**THE PROBLEM:** Two lines in the data below mark the range: the one with "w_svc_clr[i] = (r_cause == 4'(i));" and the one with "if (r_state == IDLE". Return both, along with every line between them, exactly.
(MATERIAL FOR THIS TASK Opens)
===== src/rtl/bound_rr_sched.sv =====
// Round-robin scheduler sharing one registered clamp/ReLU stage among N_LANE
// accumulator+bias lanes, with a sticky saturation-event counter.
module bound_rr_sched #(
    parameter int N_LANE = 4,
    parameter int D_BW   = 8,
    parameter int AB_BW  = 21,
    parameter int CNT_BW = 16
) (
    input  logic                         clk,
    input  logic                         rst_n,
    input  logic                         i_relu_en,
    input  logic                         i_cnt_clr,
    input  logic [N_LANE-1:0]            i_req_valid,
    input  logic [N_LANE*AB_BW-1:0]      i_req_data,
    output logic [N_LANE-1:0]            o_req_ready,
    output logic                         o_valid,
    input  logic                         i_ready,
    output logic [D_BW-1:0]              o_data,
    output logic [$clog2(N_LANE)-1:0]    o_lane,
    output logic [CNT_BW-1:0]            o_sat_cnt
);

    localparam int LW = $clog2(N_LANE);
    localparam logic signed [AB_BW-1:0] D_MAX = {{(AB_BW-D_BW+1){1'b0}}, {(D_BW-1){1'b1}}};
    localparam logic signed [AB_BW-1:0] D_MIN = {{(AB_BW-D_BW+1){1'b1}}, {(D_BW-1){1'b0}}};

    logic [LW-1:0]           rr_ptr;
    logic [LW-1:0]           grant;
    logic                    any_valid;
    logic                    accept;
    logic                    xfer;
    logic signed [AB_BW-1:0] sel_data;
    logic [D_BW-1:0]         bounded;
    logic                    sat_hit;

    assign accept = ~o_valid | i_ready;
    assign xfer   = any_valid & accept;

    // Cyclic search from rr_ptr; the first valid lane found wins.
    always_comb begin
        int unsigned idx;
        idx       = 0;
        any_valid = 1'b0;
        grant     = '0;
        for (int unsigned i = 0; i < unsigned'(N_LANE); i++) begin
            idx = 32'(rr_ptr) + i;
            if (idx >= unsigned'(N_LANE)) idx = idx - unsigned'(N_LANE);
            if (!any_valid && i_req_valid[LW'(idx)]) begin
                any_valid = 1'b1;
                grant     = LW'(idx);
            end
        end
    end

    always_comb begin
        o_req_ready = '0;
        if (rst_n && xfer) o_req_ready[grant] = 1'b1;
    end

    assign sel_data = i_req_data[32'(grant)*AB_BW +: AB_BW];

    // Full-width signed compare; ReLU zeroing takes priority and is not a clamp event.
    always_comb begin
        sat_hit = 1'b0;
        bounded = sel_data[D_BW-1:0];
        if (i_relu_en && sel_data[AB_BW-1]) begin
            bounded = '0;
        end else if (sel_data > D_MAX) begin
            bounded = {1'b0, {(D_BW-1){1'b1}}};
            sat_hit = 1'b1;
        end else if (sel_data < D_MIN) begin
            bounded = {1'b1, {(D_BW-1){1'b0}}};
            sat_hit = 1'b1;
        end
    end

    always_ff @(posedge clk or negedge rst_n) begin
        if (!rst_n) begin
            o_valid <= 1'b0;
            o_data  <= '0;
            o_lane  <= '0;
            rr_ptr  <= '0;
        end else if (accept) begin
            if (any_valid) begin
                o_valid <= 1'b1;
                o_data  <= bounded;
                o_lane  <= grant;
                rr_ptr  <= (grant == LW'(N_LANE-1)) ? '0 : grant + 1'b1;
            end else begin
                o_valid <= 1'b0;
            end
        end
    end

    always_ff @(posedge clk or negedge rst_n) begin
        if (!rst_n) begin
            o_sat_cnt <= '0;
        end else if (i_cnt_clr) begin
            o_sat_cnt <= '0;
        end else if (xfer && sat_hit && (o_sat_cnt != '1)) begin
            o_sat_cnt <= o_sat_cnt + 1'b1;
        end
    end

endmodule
(MATERIAL FOR THIS TASK Closes)
(MATERIAL FOR THIS TASK Opens)
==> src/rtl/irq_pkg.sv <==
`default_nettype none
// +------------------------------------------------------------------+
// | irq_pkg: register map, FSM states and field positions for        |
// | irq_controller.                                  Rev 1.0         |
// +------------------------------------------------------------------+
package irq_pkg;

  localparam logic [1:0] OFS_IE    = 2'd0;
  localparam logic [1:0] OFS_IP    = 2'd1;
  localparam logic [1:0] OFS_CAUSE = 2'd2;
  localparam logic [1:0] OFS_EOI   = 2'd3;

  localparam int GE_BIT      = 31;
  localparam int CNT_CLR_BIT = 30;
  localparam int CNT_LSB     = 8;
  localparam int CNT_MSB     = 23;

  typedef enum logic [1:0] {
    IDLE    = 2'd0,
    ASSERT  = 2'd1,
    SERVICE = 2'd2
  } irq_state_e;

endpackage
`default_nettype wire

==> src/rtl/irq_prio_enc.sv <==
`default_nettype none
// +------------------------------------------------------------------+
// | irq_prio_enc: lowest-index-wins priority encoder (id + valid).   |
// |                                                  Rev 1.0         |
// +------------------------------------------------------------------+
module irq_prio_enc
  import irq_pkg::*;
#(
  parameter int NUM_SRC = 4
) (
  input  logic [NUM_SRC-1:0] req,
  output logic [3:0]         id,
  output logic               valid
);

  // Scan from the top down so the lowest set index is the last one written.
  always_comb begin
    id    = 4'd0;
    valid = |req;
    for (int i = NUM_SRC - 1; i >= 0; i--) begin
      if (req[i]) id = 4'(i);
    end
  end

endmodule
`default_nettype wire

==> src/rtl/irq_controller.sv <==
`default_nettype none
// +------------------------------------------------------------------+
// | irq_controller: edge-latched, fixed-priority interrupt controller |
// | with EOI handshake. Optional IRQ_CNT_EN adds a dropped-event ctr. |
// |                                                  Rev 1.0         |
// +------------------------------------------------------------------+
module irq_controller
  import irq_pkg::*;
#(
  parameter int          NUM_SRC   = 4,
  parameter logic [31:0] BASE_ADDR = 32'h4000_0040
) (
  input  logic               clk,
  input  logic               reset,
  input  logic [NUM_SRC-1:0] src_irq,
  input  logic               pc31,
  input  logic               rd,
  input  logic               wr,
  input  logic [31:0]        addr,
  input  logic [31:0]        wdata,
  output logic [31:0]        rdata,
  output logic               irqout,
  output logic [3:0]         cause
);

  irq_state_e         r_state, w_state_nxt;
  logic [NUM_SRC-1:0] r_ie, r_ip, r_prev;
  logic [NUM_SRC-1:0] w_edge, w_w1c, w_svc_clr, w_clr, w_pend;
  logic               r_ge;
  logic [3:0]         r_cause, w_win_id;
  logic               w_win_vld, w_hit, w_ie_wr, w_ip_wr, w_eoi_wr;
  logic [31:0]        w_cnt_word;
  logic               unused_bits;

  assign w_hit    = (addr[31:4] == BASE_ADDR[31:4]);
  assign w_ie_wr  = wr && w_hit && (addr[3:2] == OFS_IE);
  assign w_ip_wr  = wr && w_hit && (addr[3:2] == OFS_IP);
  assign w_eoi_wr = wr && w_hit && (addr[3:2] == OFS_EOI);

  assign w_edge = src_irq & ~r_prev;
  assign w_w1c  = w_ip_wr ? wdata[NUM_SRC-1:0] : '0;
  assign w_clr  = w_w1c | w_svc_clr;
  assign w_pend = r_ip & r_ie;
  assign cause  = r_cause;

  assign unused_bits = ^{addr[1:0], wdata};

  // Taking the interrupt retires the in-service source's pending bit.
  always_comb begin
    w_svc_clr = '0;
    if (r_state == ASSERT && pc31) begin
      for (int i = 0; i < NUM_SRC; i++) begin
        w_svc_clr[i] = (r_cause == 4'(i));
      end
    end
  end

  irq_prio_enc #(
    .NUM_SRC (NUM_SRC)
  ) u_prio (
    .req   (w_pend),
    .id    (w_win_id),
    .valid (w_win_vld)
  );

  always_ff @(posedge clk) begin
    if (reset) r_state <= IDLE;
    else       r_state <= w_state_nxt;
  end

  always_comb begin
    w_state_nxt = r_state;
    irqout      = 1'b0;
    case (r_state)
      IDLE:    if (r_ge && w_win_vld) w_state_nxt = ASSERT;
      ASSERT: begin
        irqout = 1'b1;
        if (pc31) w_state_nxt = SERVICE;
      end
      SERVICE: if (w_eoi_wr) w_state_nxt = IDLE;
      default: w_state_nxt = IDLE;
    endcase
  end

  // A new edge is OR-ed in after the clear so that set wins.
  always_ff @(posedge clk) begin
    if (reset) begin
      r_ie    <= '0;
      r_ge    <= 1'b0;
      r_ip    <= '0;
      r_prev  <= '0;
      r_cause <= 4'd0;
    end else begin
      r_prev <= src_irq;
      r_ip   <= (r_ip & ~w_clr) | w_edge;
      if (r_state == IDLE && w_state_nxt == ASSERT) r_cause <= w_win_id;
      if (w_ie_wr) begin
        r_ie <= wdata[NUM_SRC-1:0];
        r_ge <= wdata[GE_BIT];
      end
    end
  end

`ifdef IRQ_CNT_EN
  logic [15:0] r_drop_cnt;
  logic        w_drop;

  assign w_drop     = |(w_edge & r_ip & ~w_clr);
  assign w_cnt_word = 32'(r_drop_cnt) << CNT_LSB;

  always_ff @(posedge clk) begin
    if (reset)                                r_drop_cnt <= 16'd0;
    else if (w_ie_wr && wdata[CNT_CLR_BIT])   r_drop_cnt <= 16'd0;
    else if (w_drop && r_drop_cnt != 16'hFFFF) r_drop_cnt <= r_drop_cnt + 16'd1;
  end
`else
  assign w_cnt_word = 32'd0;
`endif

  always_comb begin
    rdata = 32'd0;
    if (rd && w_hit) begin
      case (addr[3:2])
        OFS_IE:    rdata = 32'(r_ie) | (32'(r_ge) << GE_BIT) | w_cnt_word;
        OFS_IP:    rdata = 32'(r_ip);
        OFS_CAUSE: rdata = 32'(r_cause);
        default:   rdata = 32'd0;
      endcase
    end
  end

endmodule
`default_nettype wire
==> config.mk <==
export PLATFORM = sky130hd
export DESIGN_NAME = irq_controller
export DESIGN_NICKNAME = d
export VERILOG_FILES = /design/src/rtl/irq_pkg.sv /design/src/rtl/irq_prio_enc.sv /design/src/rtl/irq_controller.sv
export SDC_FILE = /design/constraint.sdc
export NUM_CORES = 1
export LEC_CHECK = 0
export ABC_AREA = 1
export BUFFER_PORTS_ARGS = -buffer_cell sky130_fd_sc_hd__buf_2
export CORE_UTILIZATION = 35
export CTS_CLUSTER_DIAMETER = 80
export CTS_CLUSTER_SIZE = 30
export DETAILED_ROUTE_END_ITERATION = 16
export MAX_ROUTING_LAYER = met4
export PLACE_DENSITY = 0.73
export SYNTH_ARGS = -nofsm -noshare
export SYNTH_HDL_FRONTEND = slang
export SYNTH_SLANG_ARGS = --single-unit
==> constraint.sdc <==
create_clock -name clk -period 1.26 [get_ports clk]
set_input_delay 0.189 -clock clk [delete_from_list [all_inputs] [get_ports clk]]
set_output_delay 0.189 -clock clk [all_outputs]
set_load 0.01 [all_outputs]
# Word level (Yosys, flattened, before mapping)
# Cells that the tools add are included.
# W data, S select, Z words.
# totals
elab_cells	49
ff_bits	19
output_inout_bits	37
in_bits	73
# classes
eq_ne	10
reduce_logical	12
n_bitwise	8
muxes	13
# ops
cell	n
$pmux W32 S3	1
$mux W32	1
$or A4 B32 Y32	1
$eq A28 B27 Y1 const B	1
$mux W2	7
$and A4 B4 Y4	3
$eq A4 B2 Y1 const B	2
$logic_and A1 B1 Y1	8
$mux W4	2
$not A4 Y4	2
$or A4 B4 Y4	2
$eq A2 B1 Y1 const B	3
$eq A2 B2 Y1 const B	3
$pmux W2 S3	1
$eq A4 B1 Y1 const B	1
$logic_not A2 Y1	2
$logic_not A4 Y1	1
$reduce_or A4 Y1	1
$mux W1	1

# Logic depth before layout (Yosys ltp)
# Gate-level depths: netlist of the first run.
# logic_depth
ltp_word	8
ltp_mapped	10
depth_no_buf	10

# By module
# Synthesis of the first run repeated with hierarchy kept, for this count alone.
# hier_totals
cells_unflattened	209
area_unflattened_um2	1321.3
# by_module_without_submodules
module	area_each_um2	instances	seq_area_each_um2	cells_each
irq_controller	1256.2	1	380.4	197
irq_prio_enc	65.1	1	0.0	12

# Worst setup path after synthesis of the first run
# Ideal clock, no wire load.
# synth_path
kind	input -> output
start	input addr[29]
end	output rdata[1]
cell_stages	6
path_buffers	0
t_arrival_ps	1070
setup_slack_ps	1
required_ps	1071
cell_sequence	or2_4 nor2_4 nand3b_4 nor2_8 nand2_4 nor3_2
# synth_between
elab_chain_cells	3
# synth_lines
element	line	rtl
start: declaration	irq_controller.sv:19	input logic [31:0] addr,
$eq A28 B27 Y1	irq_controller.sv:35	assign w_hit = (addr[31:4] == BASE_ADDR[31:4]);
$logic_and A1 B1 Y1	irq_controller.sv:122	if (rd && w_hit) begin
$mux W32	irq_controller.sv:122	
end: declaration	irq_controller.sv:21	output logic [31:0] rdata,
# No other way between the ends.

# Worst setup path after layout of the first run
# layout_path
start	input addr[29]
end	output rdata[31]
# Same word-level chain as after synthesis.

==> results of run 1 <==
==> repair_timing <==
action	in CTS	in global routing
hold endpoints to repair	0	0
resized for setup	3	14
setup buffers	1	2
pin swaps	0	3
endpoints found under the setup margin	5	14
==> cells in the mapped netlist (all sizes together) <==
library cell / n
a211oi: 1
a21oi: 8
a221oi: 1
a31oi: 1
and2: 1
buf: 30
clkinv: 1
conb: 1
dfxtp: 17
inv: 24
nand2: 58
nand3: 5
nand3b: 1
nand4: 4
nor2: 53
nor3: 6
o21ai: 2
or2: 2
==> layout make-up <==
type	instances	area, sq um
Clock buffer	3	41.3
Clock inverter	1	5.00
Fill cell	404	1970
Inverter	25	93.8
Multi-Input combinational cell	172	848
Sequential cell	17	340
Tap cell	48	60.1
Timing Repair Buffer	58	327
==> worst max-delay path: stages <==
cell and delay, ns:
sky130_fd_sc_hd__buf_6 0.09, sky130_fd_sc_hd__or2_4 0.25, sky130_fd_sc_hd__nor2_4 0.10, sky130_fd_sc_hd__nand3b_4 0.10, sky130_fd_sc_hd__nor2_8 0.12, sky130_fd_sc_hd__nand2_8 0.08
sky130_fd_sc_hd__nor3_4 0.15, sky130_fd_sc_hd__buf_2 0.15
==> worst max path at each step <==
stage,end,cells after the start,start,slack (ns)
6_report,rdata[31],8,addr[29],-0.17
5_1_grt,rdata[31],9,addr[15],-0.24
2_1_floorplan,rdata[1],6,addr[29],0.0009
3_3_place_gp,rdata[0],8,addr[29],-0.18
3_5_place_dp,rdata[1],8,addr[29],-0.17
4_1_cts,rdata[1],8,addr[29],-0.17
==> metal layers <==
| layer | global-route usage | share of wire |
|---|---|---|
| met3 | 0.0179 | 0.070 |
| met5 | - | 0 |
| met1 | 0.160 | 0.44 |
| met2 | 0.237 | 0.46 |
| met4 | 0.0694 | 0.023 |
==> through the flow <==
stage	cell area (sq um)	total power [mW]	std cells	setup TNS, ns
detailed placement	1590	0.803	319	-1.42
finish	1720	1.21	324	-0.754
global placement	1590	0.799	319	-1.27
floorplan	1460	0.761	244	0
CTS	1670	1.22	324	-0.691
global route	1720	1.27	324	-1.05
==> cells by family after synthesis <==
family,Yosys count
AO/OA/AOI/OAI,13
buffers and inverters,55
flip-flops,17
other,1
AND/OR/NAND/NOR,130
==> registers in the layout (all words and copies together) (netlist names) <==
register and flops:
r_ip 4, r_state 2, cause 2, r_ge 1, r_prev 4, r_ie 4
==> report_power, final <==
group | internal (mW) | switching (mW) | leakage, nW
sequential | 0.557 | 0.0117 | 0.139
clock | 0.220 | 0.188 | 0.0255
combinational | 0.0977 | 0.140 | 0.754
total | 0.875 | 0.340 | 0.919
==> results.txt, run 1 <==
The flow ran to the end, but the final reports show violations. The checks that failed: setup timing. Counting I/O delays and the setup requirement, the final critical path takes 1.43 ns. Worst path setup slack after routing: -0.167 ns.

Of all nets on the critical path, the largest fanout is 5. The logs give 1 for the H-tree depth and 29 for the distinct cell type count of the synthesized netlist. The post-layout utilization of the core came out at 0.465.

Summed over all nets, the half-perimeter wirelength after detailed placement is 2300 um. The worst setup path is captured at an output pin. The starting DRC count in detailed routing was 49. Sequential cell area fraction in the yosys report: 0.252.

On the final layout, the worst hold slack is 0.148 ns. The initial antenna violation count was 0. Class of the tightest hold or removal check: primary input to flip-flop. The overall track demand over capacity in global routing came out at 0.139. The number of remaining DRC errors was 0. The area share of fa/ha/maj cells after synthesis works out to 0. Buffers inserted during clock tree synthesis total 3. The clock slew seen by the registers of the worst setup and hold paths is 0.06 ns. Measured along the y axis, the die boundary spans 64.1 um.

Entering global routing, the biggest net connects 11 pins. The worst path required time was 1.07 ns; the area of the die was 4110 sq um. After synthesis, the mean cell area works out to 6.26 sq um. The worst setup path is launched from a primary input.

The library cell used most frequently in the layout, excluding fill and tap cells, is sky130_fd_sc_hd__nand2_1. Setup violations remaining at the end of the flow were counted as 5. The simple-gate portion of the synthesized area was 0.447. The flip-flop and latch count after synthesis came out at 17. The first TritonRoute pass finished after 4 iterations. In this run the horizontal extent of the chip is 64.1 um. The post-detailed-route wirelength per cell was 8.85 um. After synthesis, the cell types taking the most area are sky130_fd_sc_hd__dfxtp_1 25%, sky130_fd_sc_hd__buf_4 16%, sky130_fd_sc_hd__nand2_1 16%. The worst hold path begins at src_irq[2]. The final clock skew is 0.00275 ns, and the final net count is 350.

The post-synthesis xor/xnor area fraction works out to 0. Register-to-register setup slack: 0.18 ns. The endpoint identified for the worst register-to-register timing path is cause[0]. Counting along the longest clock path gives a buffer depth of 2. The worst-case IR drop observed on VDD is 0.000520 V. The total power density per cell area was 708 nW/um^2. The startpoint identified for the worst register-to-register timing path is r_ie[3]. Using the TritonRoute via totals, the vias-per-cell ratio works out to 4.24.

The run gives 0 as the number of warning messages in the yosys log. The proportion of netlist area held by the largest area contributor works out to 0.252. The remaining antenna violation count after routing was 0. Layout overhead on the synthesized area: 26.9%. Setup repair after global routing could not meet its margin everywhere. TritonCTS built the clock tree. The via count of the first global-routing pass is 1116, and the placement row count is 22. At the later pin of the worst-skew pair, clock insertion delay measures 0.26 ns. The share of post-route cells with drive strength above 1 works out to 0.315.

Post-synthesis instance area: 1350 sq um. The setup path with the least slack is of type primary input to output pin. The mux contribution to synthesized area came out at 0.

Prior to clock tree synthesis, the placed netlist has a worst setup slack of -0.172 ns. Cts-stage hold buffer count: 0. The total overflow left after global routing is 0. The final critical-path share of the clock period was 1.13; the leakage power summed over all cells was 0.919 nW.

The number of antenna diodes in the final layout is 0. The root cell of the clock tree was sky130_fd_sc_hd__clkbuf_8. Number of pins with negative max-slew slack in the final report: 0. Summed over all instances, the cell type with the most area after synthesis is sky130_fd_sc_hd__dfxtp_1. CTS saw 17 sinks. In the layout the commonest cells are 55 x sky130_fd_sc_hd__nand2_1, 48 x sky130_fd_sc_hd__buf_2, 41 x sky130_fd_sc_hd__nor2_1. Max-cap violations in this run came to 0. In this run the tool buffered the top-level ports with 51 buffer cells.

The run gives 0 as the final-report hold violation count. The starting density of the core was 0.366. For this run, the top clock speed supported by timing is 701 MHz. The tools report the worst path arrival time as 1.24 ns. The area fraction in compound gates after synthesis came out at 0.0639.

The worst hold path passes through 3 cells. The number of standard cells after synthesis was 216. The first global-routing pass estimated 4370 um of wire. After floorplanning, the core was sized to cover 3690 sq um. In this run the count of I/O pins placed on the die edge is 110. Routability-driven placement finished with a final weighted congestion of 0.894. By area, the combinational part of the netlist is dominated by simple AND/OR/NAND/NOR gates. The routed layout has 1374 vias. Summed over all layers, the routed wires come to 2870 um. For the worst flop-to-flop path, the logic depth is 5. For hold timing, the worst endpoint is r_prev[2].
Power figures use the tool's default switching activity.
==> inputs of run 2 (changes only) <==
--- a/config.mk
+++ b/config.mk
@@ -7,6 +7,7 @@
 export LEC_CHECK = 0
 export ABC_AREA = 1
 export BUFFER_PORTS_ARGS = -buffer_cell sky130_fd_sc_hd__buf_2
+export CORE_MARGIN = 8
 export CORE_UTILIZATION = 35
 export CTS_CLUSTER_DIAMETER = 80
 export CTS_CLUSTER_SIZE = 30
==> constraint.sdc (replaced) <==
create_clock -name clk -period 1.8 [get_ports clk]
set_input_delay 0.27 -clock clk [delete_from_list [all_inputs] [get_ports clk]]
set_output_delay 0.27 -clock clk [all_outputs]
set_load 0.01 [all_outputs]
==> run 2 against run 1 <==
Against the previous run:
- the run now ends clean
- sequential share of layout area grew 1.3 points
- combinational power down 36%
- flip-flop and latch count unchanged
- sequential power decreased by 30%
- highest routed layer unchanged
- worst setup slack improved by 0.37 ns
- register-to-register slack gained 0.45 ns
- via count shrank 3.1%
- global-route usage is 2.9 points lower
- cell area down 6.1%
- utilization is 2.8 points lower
(MATERIAL FOR THIS TASK Closes)
**REPLY:**
        w_svc_clr[i] = (r_cause == 4'(i));
      end
    end
  end

  irq_prio_enc #(
    .NUM_SRC (NUM_SRC)
  ) u_prio (
    .req   (w_pend),
    .id    (w_win_id),
    .valid (w_win_vld)
  );

  always_ff @(posedge clk) begin
    if (reset) r_state <= IDLE;
    else       r_state <= w_state_nxt;
  end

  always_comb begin
    w_state_nxt = r_state;
    irqout      = 1'b0;
    case (r_state)
      IDLE:    if (r_ge && w_win_vld) w_state_nxt = ASSERT;
      ASSERT: begin
        irqout = 1'b1;
        if (pc31) w_state_nxt = SERVICE;
      end
      SERVICE: if (w_eoi_wr) w_state_nxt = IDLE;
      default: w_state_nxt = IDLE;
    endcase
  end

  // A new edge is OR-ed in after the clear so that set wins.
  always_ff @(posedge clk) begin
    if (reset) begin
      r_ie    <= '0;
      r_ge    <= 1'b0;
      r_ip    <= '0;
      r_prev  <= '0;
      r_cause <= 4'd0;
    end else begin
      r_prev <= src_irq;
      r_ip   <= (r_ip & ~w_clr) | w_edge;
      if (r_state == IDLE && w_state_nxt == ASSERT) r_cause <= w_win_id;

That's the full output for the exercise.